── Data provided

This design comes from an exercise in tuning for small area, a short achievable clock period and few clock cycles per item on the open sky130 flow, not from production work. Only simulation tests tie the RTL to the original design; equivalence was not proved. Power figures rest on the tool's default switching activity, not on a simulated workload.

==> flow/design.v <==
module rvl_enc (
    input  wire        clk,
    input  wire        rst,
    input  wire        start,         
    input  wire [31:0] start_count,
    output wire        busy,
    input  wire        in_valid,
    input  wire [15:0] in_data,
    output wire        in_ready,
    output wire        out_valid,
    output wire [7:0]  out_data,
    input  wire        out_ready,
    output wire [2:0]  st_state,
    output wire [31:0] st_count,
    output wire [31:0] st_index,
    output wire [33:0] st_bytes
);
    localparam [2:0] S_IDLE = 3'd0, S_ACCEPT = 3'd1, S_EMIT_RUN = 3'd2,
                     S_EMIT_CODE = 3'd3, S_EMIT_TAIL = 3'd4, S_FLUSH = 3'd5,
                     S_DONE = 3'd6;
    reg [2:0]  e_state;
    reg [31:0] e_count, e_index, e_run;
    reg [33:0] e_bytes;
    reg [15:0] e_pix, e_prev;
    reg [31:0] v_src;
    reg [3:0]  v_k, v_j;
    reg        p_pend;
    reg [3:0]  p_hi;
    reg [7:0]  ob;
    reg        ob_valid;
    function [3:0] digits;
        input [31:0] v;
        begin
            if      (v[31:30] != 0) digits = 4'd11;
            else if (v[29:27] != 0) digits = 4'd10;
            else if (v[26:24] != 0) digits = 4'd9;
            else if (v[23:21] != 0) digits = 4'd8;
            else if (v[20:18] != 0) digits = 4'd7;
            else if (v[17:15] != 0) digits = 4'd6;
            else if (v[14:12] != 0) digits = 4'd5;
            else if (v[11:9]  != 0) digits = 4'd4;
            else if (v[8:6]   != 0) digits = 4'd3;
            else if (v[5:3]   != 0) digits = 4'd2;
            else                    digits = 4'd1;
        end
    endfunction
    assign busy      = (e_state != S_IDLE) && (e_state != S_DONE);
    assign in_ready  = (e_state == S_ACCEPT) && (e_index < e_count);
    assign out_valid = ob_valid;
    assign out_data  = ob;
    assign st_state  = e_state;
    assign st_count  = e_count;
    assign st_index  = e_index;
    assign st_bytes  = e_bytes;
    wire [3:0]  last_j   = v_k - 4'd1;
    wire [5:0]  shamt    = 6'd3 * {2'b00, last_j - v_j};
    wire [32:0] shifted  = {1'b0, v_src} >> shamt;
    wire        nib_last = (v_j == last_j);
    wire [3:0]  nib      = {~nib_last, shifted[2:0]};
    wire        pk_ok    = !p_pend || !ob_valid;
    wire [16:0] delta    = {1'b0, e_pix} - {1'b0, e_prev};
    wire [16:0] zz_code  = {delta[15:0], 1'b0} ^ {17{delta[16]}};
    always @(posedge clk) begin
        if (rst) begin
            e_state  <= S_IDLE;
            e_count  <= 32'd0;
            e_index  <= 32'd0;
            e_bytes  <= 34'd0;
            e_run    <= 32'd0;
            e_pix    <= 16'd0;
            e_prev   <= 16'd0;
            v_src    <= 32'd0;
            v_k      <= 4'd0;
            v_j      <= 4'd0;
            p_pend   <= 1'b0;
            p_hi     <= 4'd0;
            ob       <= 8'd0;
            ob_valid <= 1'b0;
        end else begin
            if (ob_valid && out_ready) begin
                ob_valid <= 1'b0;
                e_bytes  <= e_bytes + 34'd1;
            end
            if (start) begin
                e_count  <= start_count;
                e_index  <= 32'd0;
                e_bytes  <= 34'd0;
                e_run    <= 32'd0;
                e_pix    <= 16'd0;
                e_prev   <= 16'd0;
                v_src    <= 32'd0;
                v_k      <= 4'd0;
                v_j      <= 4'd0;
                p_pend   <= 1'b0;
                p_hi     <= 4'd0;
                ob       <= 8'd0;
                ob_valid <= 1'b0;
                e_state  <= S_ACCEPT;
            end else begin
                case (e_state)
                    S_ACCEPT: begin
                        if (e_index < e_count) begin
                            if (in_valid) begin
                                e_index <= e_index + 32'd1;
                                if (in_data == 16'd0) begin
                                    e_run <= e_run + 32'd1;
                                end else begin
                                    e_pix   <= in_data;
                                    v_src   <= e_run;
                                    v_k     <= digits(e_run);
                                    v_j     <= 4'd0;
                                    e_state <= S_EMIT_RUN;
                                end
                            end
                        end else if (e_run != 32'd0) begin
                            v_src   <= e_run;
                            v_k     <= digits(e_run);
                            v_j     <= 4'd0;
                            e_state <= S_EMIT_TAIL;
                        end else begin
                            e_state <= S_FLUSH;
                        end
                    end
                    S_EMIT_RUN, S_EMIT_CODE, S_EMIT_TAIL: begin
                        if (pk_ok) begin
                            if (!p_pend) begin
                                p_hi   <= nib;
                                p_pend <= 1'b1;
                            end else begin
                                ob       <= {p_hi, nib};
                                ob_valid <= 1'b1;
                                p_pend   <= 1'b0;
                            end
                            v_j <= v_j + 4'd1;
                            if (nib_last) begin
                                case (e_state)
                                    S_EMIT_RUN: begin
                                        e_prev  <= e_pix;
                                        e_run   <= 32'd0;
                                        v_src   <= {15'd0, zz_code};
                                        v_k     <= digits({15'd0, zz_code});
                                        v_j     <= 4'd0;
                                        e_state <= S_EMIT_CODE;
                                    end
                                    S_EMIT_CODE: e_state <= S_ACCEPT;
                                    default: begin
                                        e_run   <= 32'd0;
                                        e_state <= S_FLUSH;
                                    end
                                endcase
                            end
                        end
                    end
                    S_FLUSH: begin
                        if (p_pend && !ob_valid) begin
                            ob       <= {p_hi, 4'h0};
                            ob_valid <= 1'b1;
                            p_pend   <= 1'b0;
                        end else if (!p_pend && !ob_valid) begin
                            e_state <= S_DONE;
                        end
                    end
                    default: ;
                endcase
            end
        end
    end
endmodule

────

▶ Task instructions
Only an exact copy of the entries above will do.

▶ Response to this exercise
This design comes from an exercise in tuning for small area, a short achievable clock period and few clock cycles per item on the open sky130 flow, not from production work. Only simulation tests tie the RTL to the original design; equivalence was not proved. Power figures rest on the tool's default switching activity, not on a simulated workload.

==> flow/design.v <==
module rvl_enc (
    input  wire        clk,
    input  wire        rst,
    input  wire        start,         
    input  wire [31:0] start_count,
    output wire        busy,
    input  wire        in_valid,
    input  wire [15:0] in_data,
    output wire        in_ready,
    output wire        out_valid,
    output wire [7:0]  out_data,
    input  wire        out_ready,
    output wire [2:0]  st_state,
    output wire [31:0] st_count,
    output wire [31:0] st_index,
    output wire [33:0] st_bytes
);
    localparam [2:0] S_IDLE = 3'd0, S_ACCEPT = 3'd1, S_EMIT_RUN = 3'd2,
                     S_EMIT_CODE = 3'd3, S_EMIT_TAIL = 3'd4, S_FLUSH = 3'd5,
                     S_DONE = 3'd6;
    reg [2:0]  e_state;
    reg [31:0] e_count, e_index, e_run;
    reg [33:0] e_bytes;
    reg [15:0] e_pix, e_prev;
    reg [31:0] v_src;
    reg [3:0]  v_k, v_j;
    reg        p_pend;
    reg [3:0]  p_hi;
    reg [7:0]  ob;
    reg        ob_valid;
    function [3:0] digits;
        input [31:0] v;
        begin
            if      (v[31:30] != 0) digits = 4'd11;
            else if (v[29:27] != 0) digits = 4'd10;
            else if (v[26:24] != 0) digits = 4'd9;
            else if (v[23:21] != 0) digits = 4'd8;
            else if (v[20:18] != 0) digits = 4'd7;
            else if (v[17:15] != 0) digits = 4'd6;
            else if (v[14:12] != 0) digits = 4'd5;
            else if (v[11:9]  != 0) digits = 4'd4;
            else if (v[8:6]   != 0) digits = 4'd3;
            else if (v[5:3]   != 0) digits = 4'd2;
            else                    digits = 4'd1;
        end
    endfunction
    assign busy      = (e_state != S_IDLE) && (e_state != S_DONE);
    assign in_ready  = (e_state == S_ACCEPT) && (e_index < e_count);
    assign out_valid = ob_valid;
    assign out_data  = ob;
    assign st_state  = e_state;
    assign st_count  = e_count;
    assign st_index  = e_index;
    assign st_bytes  = e_bytes;
    wire [3:0]  last_j   = v_k - 4'd1;
    wire [5:0]  shamt    = 6'd3 * {2'b00, last_j - v_j};
    wire [32:0] shifted  = {1'b0, v_src} >> shamt;
    wire        nib_last = (v_j == last_j);
    wire [3:0]  nib      = {~nib_last, shifted[2:0]};
    wire        pk_ok    = !p_pend || !ob_valid;
    wire [16:0] delta    = {1'b0, e_pix} - {1'b0, e_prev};
    wire [16:0] zz_code  = {delta[15:0], 1'b0} ^ {17{delta[16]}};
    always @(posedge clk) begin
        if (rst) begin
            e_state  <= S_IDLE;
            e_count  <= 32'd0;
            e_index  <= 32'd0;
            e_bytes  <= 34'd0;
            e_run    <= 32'd0;
            e_pix    <= 16'd0;
            e_prev   <= 16'd0;
            v_src    <= 32'd0;
            v_k      <= 4'd0;
            v_j      <= 4'd0;
            p_pend   <= 1'b0;
            p_hi     <= 4'd0;
            ob       <= 8'd0;
            ob_valid <= 1'b0;
        end else begin
            if (ob_valid && out_ready) begin
                ob_valid <= 1'b0;
                e_bytes  <= e_bytes + 34'd1;
            end
            if (start) begin
                e_count  <= start_count;
                e_index  <= 32'd0;
                e_bytes  <= 34'd0;
                e_run    <= 32'd0;
                e_pix    <= 16'd0;
                e_prev   <= 16'd0;
                v_src    <= 32'd0;
                v_k      <= 4'd0;
                v_j      <= 4'd0;
                p_pend   <= 1'b0;
                p_hi     <= 4'd0;
                ob       <= 8'd0;
                ob_valid <= 1'b0;
                e_state  <= S_ACCEPT;
            end else begin
                case (e_state)
                    S_ACCEPT: begin
                        if (e_index < e_count) begin
                            if (in_valid) begin
                                e_index <= e_index + 32'd1;
                                if (in_data == 16'd0) begin
                                    e_run <= e_run + 32'd1;
                                end else begin
                                    e_pix   <= in_data;
                                    v_src   <= e_run;
                                    v_k     <= digits(e_run);
                                    v_j     <= 4'd0;
                                    e_state <= S_EMIT_RUN;
                                end
                            end
                        end else if (e_run != 32'd0) begin
                            v_src   <= e_run;
                            v_k     <= digits(e_run);
                            v_j     <= 4'd0;
                            e_state <= S_EMIT_TAIL;
                        end else begin
                            e_state <= S_FLUSH;
                        end
                    end
                    S_EMIT_RUN, S_EMIT_CODE, S_EMIT_TAIL: begin
                        if (pk_ok) begin
                            if (!p_pend) begin
                                p_hi   <= nib;
                                p_pend <= 1'b1;
                            end else begin
                                ob       <= {p_hi, nib};
                                ob_valid <= 1'b1;
                                p_pend   <= 1'b0;
                            end
                            v_j <= v_j + 4'd1;
                            if (nib_last) begin
                                case (e_state)
                                    S_EMIT_RUN: begin
                                        e_prev  <= e_pix;
                                        e_run   <= 32'd0;
                                        v_src   <= {15'd0, zz_code};
                                        v_k     <= digits({15'd0, zz_code});
                                        v_j     <= 4'd0;
                                        e_state <= S_EMIT_CODE;
                                    end
                                    S_EMIT_CODE: e_state <= S_ACCEPT;
                                    default: begin
                                        e_run   <= 32'd0;
                                        e_state <= S_FLUSH;
                                    end
                                endcase
                            end
                        end
                    end
                    S_FLUSH: begin
                        if (p_pend && !ob_valid) begin
                            ob       <= {p_hi, 4'h0};
                            ob_valid <= 1'b1;
                            p_pend   <= 1'b0;
                        end else if (!p_pend && !ob_valid) begin
                            e_state <= S_DONE;
                        end
                    end
                    default: ;
                endcase
            end
        end
    end
endmodule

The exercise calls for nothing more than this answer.